• Material to process

BEGIN

[src/rtl/pipe_elastic_stage_pkg.sv]
// Shared definitions for the elastic inter-stage register.
package pipe_elastic_stage_pkg;

   localparam int unsigned PIPE_STALL_CNT_W = 32;

   // Occupancy state; bit0 = main slot valid, bit1 = skid slot valid
   typedef enum logic [1:0] {
      ST_EMPTY = 2'b00,
      ST_ONE   = 2'b01,
      ST_FULL  = 2'b11
   } pipe_state_e;

endpackage

[src/rtl/pipe_elastic_stage_if.sv]
// One valid/ready payload channel; master drives valid/data, slave drives ready.
interface pipe_elastic_stage_if #(
   parameter int unsigned WIDTH = 64
);
   logic             valid;
   logic             ready;
   logic [WIDTH-1:0] data;

   modport master (output valid, output data, input  ready);
   modport slave  (input  valid, input  data, output ready);
endinterface

[src/rtl/pipe_elastic_stage.sv]
// Elastic pipeline register: 2-entry skid buffer with registered in_ready,
// plus a saturating backpressure-cycle counter.
module pipe_elastic_stage
   import pipe_elastic_stage_pkg::*;
#(
   parameter int unsigned WIDTH    = 64,
   parameter int unsigned CNT_W    = PIPE_STALL_CNT_W,
   parameter bit          ZERO_PAY = 1'b1
) (
   input  logic                 clk,
   input  logic                 rst_n,
   input  logic                 flush,
   pipe_elastic_stage_if.slave  in_bus,
   pipe_elastic_stage_if.master out_bus,
   output logic [CNT_W-1:0]     stall_cnt,
   input  logic                 cnt_clr
);

   pipe_state_e      state_q, state_d;
   logic [WIDTH-1:0] main_q, main_d;
   logic [WIDTH-1:0] skid_q, skid_d;
   logic             push_c, pop_c;
   logic [WIDTH-1:0] vacated_c;

   // Outputs come straight from state flops, so no combinational path crosses the stage
   assign out_bus.valid = state_q[0];
   assign out_bus.data  = main_q;
   assign in_bus.ready  = ~state_q[1];

   assign push_c    = in_bus.valid & in_bus.ready;
   assign pop_c     = out_bus.valid & out_bus.ready;
   assign vacated_c = ZERO_PAY ? '0 : main_q;

   always_comb begin
      state_d = state_q;
      main_d  = main_q;
      skid_d  = skid_q;
      if (flush) begin
         state_d = ST_EMPTY;
         if (ZERO_PAY) begin
            main_d = '0;
            skid_d = '0;
         end
      end else begin
         unique case (state_q)
            ST_EMPTY: begin
               if (push_c) begin
                  state_d = ST_ONE;
                  main_d  = in_bus.data;
               end
            end
            ST_ONE: begin
               if (push_c && pop_c) begin
                  main_d = in_bus.data;
               end else if (push_c) begin
                  state_d = ST_FULL;
                  skid_d  = in_bus.data;
               end else if (pop_c) begin
                  state_d = ST_EMPTY;
                  main_d  = vacated_c;
               end
            end
            ST_FULL: begin
               if (pop_c) begin
                  state_d = ST_ONE;
                  main_d  = skid_q;
                  if (ZERO_PAY) skid_d = '0;
               end
            end
            default: state_d = ST_EMPTY;
         endcase
      end
   end

   always_ff @(posedge clk or negedge rst_n) begin
      if (!rst_n) begin
         state_q <= ST_EMPTY;
         main_q  <= '0;
         skid_q  <= '0;
      end else begin
         state_q <= state_d;
         main_q  <= main_d;
         skid_q  <= skid_d;
      end
   end

   // Saturating stall counter; clear wins over increment, flush leaves it alone
   always_ff @(posedge clk or negedge rst_n) begin
      if (!rst_n) begin
         stall_cnt <= '0;
      end else if (cnt_clr) begin
         stall_cnt <= '0;
      end else if (out_bus.valid && !out_bus.ready && !(&stall_cnt)) begin
         stall_cnt <= stall_cnt + CNT_W'(1);
      end
   end

endmodule

[src/flat_wrapper.sv]
// flat-port wrapper written by rule: the top's interface ports become plain ports
module pipe_elastic_stage_flat import pipe_elastic_stage_pkg::*;
#(
   parameter int unsigned WIDTH    = 64,
   parameter int unsigned CNT_W    = PIPE_STALL_CNT_W,
   parameter bit          ZERO_PAY = 1'b1
)
  (clk, rst_n, flush, stall_cnt, cnt_clr, in_bus_valid, in_bus_data, in_bus_ready, out_bus_valid, out_bus_data, out_bus_ready);
  pipe_elastic_stage_if #(.WIDTH(WIDTH)) in_bus_i ();
  pipe_elastic_stage_if #(.WIDTH(WIDTH)) out_bus_i ();
  input  logic clk;
  input  logic rst_n;
  input  logic flush;
  output logic [CNT_W-1:0] stall_cnt;
  input  logic cnt_clr;
  input wire logic [$bits(in_bus_i.valid)-1:0] in_bus_valid;
  input wire logic [$bits(in_bus_i.data)-1:0] in_bus_data;
  output wire logic [$bits(in_bus_i.ready)-1:0] in_bus_ready;
  output wire logic [$bits(out_bus_i.valid)-1:0] out_bus_valid;
  output wire logic [$bits(out_bus_i.data)-1:0] out_bus_data;
  input wire logic [$bits(out_bus_i.ready)-1:0] out_bus_ready;
  assign in_bus_i.valid = in_bus_valid;
  assign in_bus_i.data = in_bus_data;
  assign in_bus_ready = in_bus_i.ready;
  assign out_bus_valid = out_bus_i.valid;
  assign out_bus_data = out_bus_i.data;
  assign out_bus_i.ready = out_bus_ready;
  pipe_elastic_stage #(.WIDTH(WIDTH), .CNT_W(CNT_W), .ZERO_PAY(ZERO_PAY)) u_core (.clk(clk), .rst_n(rst_n), .flush(flush), .in_bus(in_bus_i), .out_bus(out_bus_i), .stall_cnt(stall_cnt), .cnt_clr(cnt_clr));
endmodule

END

• About this task
Among the lines of the material above, count those that include "else" and report that number alone.

• Finished task
6